Kevin Sparks, Jonathan Nelson

Brief introduction

In our geographic ground-based image classification analysis, we developed Support Vector Machine (SVM) models to predict spatially-linked, content-independent information (land cover type) associated with on-the-ground Flickr images of landscapes based on an input of content-dependent information (visual attributes) extracted from the images.

Overview

We adapt the standard two-part approach to image classification. First, we extract visual signatures from on-the-ground Flickr images to form our feature space. Second, we construct SVM models based on training data which include predictor variables (visual signatures) and well-defined labels (land cover types). To generate the land cover labels for each image, we spatially joined each Flickr image to its corresponding National Land Cover Dataset (NLCD) classification.

Visual explanation of the process of spatially joining image data to NLCD land cover classes for the geolocated Flickr images.

We created an image montage of on-the-ground images grouped by land cover type and sorted dark to bright, left to right. The approach is useful, because it allows us to visualize the global overview of the distribution of photos across land cover types, together with the local variability of photos found within certain land cover types. At full resolution, the montage can be zoomed to the individual-photograph level, thus making it easy to quickly scan for representative images, potential outliers, etc.

See a higher res portion of the image montage here.

An image montage of the geolocated Flickr images, distributed across the 16 land cover classes.
Examples of prototypical Forest (left) and Water (right) images.

Once each image was assigned the visual signature features, and a land cover class label, a series of SVM classifications were performed. To reiterate, the visual signatures are used to predict land cover class.

An example of the classification process workflow. Each individual gray block represents a unique SVM model, classifying between the two land cover classes in the blue blocks.

SVM accuracy was influenced by messy data seen below. Many images have no environmental land cover information present in them, and thus are noise.

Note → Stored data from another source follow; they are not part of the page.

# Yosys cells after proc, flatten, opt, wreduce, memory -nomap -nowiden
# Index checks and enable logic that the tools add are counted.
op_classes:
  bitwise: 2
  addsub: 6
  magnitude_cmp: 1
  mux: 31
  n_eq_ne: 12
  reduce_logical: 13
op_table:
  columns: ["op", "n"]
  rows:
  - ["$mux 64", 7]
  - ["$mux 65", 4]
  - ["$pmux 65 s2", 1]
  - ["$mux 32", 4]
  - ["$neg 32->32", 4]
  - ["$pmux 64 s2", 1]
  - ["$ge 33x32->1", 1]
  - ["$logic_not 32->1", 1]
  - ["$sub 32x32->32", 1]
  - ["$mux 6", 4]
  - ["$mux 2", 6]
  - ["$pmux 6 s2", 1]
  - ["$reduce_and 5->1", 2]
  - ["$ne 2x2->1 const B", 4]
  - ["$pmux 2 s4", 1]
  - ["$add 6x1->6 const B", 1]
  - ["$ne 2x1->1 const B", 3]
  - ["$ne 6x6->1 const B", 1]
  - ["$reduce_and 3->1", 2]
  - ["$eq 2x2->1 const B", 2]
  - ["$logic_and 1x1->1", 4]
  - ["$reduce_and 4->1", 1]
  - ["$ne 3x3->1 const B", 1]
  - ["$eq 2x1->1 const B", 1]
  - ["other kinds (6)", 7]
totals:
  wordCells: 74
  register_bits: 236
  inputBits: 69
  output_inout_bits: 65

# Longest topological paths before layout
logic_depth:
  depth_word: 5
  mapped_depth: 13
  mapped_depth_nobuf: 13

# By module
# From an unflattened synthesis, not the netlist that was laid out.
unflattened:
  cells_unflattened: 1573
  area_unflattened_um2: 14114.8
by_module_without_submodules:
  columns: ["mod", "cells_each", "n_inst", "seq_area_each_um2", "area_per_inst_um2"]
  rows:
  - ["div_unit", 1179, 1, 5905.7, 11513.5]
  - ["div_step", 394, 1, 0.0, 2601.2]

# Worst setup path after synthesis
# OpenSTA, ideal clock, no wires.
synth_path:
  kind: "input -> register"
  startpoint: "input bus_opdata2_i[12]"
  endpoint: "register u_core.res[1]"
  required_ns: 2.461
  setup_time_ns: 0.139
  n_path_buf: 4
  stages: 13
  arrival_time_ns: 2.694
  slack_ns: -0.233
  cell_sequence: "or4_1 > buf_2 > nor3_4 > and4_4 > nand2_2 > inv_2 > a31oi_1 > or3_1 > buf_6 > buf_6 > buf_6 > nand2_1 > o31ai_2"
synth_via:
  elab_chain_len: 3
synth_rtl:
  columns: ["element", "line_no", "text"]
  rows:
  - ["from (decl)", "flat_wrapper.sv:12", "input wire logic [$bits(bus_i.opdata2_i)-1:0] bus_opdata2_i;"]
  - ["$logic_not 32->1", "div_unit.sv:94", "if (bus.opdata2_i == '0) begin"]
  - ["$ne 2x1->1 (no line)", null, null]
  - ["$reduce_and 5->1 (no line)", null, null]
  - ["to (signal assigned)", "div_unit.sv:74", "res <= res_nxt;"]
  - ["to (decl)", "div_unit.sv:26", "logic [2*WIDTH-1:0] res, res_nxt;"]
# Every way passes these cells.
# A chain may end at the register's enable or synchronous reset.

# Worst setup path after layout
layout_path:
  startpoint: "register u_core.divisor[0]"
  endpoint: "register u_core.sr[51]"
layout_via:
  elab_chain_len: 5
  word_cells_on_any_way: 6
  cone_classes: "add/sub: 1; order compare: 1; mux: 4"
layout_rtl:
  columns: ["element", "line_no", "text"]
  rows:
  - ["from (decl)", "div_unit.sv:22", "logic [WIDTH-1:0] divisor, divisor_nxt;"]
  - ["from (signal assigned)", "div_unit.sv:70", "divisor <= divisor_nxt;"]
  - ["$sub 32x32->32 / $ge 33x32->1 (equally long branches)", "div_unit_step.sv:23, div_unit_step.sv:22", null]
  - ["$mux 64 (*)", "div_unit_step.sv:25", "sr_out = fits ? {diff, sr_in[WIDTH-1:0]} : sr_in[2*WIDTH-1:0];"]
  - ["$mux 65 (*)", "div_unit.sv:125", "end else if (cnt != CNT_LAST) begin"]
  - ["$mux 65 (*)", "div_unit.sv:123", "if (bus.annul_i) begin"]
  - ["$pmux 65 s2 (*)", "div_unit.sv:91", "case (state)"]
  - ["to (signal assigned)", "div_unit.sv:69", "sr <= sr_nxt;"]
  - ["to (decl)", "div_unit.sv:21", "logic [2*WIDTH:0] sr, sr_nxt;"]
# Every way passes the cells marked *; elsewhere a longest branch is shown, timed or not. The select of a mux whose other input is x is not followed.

Examples of ideal, clean data tinted in green on the left. Examples of messy, bad, undesirable data tinted in red on the right.

Summary

Undesirable, messy data was pruned by median brightness values, but images depicted above, for example, still remained. We very much expect that with cleaner data, the accuracy rate for all SVM models in these series of experiments will significantly increase. Most importantly, in the face of messy data, the visual signature features proved their validity. This was especially the case in distinguishing between Forest images and Water images. We believe it is important to first empirically prove the usefulness of visual signatures in the classification process. As we continue this work, we will incorporate pixel by pixel feature space and explore the usefulness of tags associated with the Flickr photos.